After the famed director of “The Last Picture Show” died January 6, writer Sam Kashner revealed in Graydon Carter’s Air Mail this week that he and Bogdanovich had been penning a screenplay about the famed “Porgy and Bess” composers over the past year, called “Our Love Is Here To Stay.”
Bogdanovich was also meant to direct the film.
“Peter was so excited about the prospect of being back in the director’s chair,” writes Kashner of the director whose credits also included the ’70s classics “Paper Moon” and “What’s Up, Doc?” “He began to talk about how the Gershwin picture had to be shot in black-and-white,” like “The Last Picture Show.”

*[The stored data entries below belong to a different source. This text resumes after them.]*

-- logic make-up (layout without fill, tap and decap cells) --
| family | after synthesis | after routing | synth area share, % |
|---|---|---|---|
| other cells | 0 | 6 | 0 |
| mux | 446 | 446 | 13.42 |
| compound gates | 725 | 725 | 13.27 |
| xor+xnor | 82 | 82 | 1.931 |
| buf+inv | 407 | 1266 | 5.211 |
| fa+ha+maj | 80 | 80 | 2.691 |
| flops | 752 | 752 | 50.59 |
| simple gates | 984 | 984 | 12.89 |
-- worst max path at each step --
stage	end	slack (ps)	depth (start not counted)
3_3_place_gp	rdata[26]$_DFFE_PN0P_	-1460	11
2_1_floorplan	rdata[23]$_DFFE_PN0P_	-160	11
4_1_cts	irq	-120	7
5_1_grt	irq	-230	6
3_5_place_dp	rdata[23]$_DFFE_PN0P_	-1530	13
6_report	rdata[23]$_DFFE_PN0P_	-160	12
$ cat src/rtl/cpu_slp_seq.sv
module cpu_slp_seq #(
  parameter int DLY_W = 8,
  parameter logic [DLY_W-1:0] DLY_INIT = 4
) (
  input  logic             clk,
  input  logic             rst_n,
  input  logic             pwr_good,
  input  logic             sus_stat,
  input  logic [1:0]       slp_sel,
  input  logic             stp_grant,
  input  logic             cpu_stp,
  input  logic             slp_s2,
  input  logic             wake_evt,
  input  logic             proc_hot,
  input  logic             wr_en,
  input  logic [1:0]       wr_addr,
  input  logic [DLY_W-1:0] wr_data,
  output logic             cpu_rst_n,
  output logic             cpu_stop_n,
  output logic             sci_req,
  output logic             smi_req,
  output logic             hot_status
);

  typedef enum logic [2:0] {
    ST_OFF, ST_RUN, ST_SL1, ST_SL2, ST_DEEP, ST_C3, ST_TMR
  } st_t;

  st_t state, state_nx;
  logic [DLY_W-1:0] s1_dly, c3_dly, cnt, cnt_nx;
  logic hot_mode;
  logic cpu_stp_q, slp_s2_q;
  logic [2:0] hot_sync;
  logic hot_pulse, clr_hot;

  wire stp_fall = cpu_stp_q & ~cpu_stp;
  wire s2_fall  = slp_s2_q & ~slp_s2;

  always_comb begin
    state_nx = state;
    cnt_nx   = cnt;
    if (!pwr_good) begin
      state_nx = ST_OFF;
    end else begin
      case (state)
        ST_OFF:  state_nx = ST_RUN;
        ST_RUN:
          if (sus_stat)
            state_nx = (slp_sel == 2'd0) ? ST_SL1 :
                       (slp_sel == 2'd1) ? ST_SL2 : ST_DEEP;
          else if (stp_grant)
            state_nx = ST_C3;
        ST_SL1:
          if (stp_fall) begin
            state_nx = ST_TMR;
            cnt_nx   = s1_dly;
          end
        ST_SL2:  if (s2_fall) state_nx = ST_RUN;
        ST_C3:
          if (wake_evt) begin
            state_nx = ST_TMR;
            cnt_nx   = c3_dly;
          end
        ST_TMR:
          if (cnt == '0) state_nx = ST_RUN;
          else           cnt_nx   = cnt - 1'b1;
        default: state_nx = state;
      endcase
    end
  end

  always_ff @(posedge clk or negedge rst_n) begin
    if (!rst_n) begin
      state     <= ST_OFF;
      cnt       <= '0;
      cpu_stp_q <= 1'b0;
      slp_s2_q  <= 1'b0;
    end else begin
      state     <= state_nx;
      cnt       <= cnt_nx;
      cpu_stp_q <= cpu_stp;
      slp_s2_q  <= slp_s2;
    end
  end

  always_ff @(posedge clk or negedge rst_n) begin
    if (!rst_n) begin
      s1_dly   <= DLY_INIT;
      c3_dly   <= DLY_INIT;
      hot_mode <= 1'b0;
    end else if (wr_en) begin
      case (wr_addr)
        2'd0: s1_dly <= wr_data;
        2'd1: c3_dly <= wr_data;
        2'd2: hot_mode <= wr_data[0];
        default: ;
      endcase
    end
  end

  assign clr_hot   = wr_en && wr_addr == 2'd2 && wr_data[1];
  assign hot_pulse = hot_sync[1] & ~hot_sync[2];

  always_ff @(posedge clk or negedge rst_n) begin
    if (!rst_n) begin
      hot_sync   <= '0;
      hot_status <= 1'b0;
    end else begin
      hot_sync <= {hot_sync[1:0], proc_hot};
      if (hot_pulse)    hot_status <= 1'b1;
      else if (clr_hot) hot_status <= 1'b0;
    end
  end

  assign cpu_rst_n  = (state != ST_OFF);
  assign cpu_stop_n = (state == ST_RUN);
  assign sci_req    = hot_pulse & ~hot_mode;
  assign smi_req    = hot_pulse & hot_mode;

  p_pg_off_r1: assert property (@(posedge clk) disable iff (!rst_n)
    !pwr_good |=> (!cpu_rst_n && !cpu_stop_n));

  p_off_release_r2: assert property (@(posedge clk) disable iff (!rst_n)
    (!cpu_rst_n && pwr_good) |=> (cpu_rst_n && cpu_stop_n));

  p_no_cause_r5: assert property (@(posedge clk) disable iff (!rst_n)
    (cpu_stop_n && pwr_good && !sus_stat && !stp_grant) |=> cpu_stop_n);

  p_s2_exit_r7: assert property (@(posedge clk) disable iff (!rst_n)
    (state == ST_SL2 && pwr_good && slp_s2_q && !slp_s2) |=> cpu_stop_n);

  p_deep_hold_r8: assert property (@(posedge clk) disable iff (!rst_n)
    (state == ST_DEEP && pwr_good) |=> !cpu_stop_n);

  p_one_req_r11: assert property (@(posedge clk) disable iff (!rst_n)
    $onehot0({sci_req, smi_req}));

  p_pulse_short_r11: assert property (@(posedge clk) disable iff (!rst_n)
    (sci_req || smi_req) |=> !(sci_req || smi_req));

  p_status_set_r12: assert property (@(posedge clk) disable iff (!rst_n)
    (sci_req || smi_req) |=> hot_status);

endmodule

$ cat config.mk
export PLATFORM = sky130hd
export DESIGN_NAME = cpu_slp_seq
export DESIGN_NICKNAME = d
export VERILOG_FILES = /design/src/rtl/cpu_slp_seq.sv
export SDC_FILE = /design/constraint.sdc
export NUM_CORES = 1
export LEC_CHECK = 0
export ABC_AREA = 1
export ABC_CLOCK_PERIOD_IN_PS = 4100
export BUFFER_PORTS_ARGS = -buffer_cell sky130_fd_sc_hd__buf_2
export CORE_ASPECT_RATIO = 0.6
export CORE_UTILIZATION = 50
export DETAILED_ROUTE_END_ITERATION = 16
export PLACE_DENSITY = 0.75
export SETUP_SLACK_MARGIN = 0.1
export SLEW_MARGIN = 20
export SYNTH_ARGS = -nofsm -noshare
export SYNTH_HDL_FRONTEND = slang
export SYNTH_SLANG_ARGS = --single-unit
$ cat constraint.sdc
create_clock -name clk -period 4.1 [get_ports clk]
set_input_delay 0.615 -clock clk [delete_from_list [all_inputs] [get_ports clk]]
set_output_delay 0.615 -clock clk [all_outputs]
set_load 0.05 [all_outputs]
==> results.cfg <==
[run_status]
status = finished, final reports clean

[die]
die_w_um = 79.0
core_area_um2 = 3320
die_area_um2 = 3810
io_pins = 27
initial_core_util_pct = 53.5
die_h_um = 48.2
num_rows = 16

[worst_setup_path]
cp_slowest_cell = dfrtp_1
required_ns = 3.48
r2r-end = state[1]
endpoint_kind = output port
crit_chain = inv_2 -> nand3_1 -> inv_1 -> buf_2
worst-path-buf-inv = 3
criticalPathCategory = register to output port
arrival_ns = 1.38
crit_fanout = 7
cp-start-kind = register
critPathLaunch = state[2]
r2r_start = cnt[0]
worst_path_largest_cell_delay_ns = 0.47
r2r_setup_slack_ns = 2.56
worstRegToRegCells = 8
cp_top_family = buffers and inverters

[sta]
grt_setup_unrepaired = false
relSlewSlack_pct = 50.7
setup_violations = 0
finClkSkew_ns = 0.00986
maxSlewViolCount = 0
hold_viol_final = 0
clock.fmax_mhz = 500
fin_crit_sh_pct = 48.8
setup_tns_ns = 0
finalCriticalPeriod_ns = 2.00
worst_slew_pin_slew_ns = 0.740

[cts]
ctsRootBufferMaster = clkbuf_8
cts_tree = yes
cts_sinks = 34
hold_buffers = 0
cts_resized = 0
cts_setup_buffers = 0
numCtsBuffers = 5
path_clk_slew_ns = 0.07
clockBufferDepth = 2
htreeDepth = 2
clock_latency_ns = 0.29

[pwr]
power.share.clock_pct = 29.6
p_leak_nw = 1.12
p_seq_share_pct = 37.2
switchingPower_w = 0.000499
comb_power_share_pct = 33.3
finalPower_w = 0.00131
p_per_area_nw_per_um2 = 626
peakVddDrop_mv = 0.341
switching_share_pct = 38.0
internal_power_w = 0.000812

[min_path]
whs_path_depth = 0
hp-class = register to register
hold_path_startpoint = hot_sync[0]
hold_end = hot_sync[1]

[synth]
yosysTopAreaCellShare_pct = 45.0
synth.most_common_cell = nand2_1
yosysUniqueCellTypes = 22
synth_warnings = 0
synthArstFlopShare_pct = 100
ys_seq_area_share_pct = 48.0
synthCells = 239
synth.largest_area_cell = dfrtp_1
synth_common_cells = nand2_1 (73), dfrtp_1 (32), inv_1 (29)
ys_seq_elements = 34
synth-edff-count = 0
netlist_area_um2 = 1780
synth_ff_type = dfrtp_1
syn-num-nets = 263
avgSynthCellArea_um2 = 7.44
synth.top_cells.by_area = dfrtp_1 (45%), nand2_1 (15%), o21ai_0 (7.6%), inv_1 (6.1%), nand3_1 (5.3%)

[detailed_routing]
drcViolationCount = 0
routed_via_density = 4.78
dr.first_iter.drc_count = 67
avgRoutedWirePerCell_um = 11.6
first_pass_iters = 4
detailroute.via_count = 1506
drtAntennaViolNets = 0
route.final.wire_length_um = 3640

[global_route]
track_usage_pct = 21.2
antenna_found_initial = 0
overflow = 0
grt_pass1_wl_um = 5790
grt_max_degree = 35
grt_pass1_vias = 1224

[cells_and_area]
flow.area_growth_from_synthesis_pct = 17.8
drive_gt1_share_pct = 20.0
layout.nets = 293
fillers = 314
antenna-diode-count = 0
final_cells = 315

[flow_run]
max_cap_viol_count = 0

[placed_design]
dp_cells = 307
portBuffers = 26
dpl.hpwl_um = 2620
gp_congestion = 0.791
[state kept, by name, summed over array words and instances (netlist names)]
signal and flops:
hot_status 1, slp_s2_q 1, cnt 8, state 3, c3_dly 8, cpu_stp_q 1, s1_dly 8, hot_sync 3
hot_mode 1
[per-stage QoR]
stage               util (%)  cell area [um^2]  hold WS [ns]  worst slack, ns
floorplan                  -              1780         0.319             2.39
global placement        58.7              1950         0.332             2.45
detailed placement      58.7              1950         0.336             2.43
CTS                     63.0              2090         0.352             2.11
global route            63.0              2090         0.359             1.99
finish                  63.0              2090         0.349             2.10
[power groups by stage]
stage | Combinational, W | Clock (W) | Sequential, W
finish | 0.000436 | 0.000388 | 0.000487
global route | 0.000496 | 0.000402 | 0.000500
CTS | 0.000433 | 0.000391 | 0.000485
detailed placement | 0.000431 | 0 | 0.000490
global placement | 0.000425 | 0 | 0.000487
floorplan | 0.000350 | 0 | 0.000466
[how the worst max path moves through the flow]
stage	to	slack [ns]	cells past startpoint
CTS	cpu_stop_n	2.11	4
global placement	cpu_stop_n	2.45	4
floorplan	sci_req	2.39	3
global route	cpu_stop_n	1.99	4
detailed placement	cpu_stop_n	2.43	4
finish	cpu_stop_n	2.10	4
[cell type report]
cell class / instances / area (um^2) / share of cell area (%)
flip-flops and latches: 34 / 853 / 40.7
clock inverters: 2 / 60.1 / 2.87
multi-input cells: 165 / 771 / 36.8
repair buffers: 26 / 130 / 6.21
well taps: 45 / 56.3 / 2.69
clock buffers: 6 / 82.6 / 3.94
inverters: 37 / 141 / 6.75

But Kashner recalls that as the screenplay process ended, “To make our movie, Peter knew he would need something like an understudy [to direct], for insurance purposes, ‘in case anything happened to me.’”
But while “Peter floated a few names for possible alternate directors… sadly we didn’t get that far.”
Bogdanovich himself had served as a backup director for projects by Orson Welles and John Cassavetes, Kashner writes.
He passed away at 82 from complications of Parkinson’s disease.
Kashner now figures of the duo’s Gershwin brothers film: “Someone, someday may come along and breathe life into our Gershwin story, imbue it with Peter’s spirit, but for me, it was never just about the screenplay, as these things are in the laps of the gods anyway. It was always about the pleasure of his company, the pure joy of the work.”
There’s buzz that one of Bogdanovich’s acolytes might look at the project. His acclaimed fans include Wes Anderson, Noah Baumbach, Quentin Tarantino and David Chase.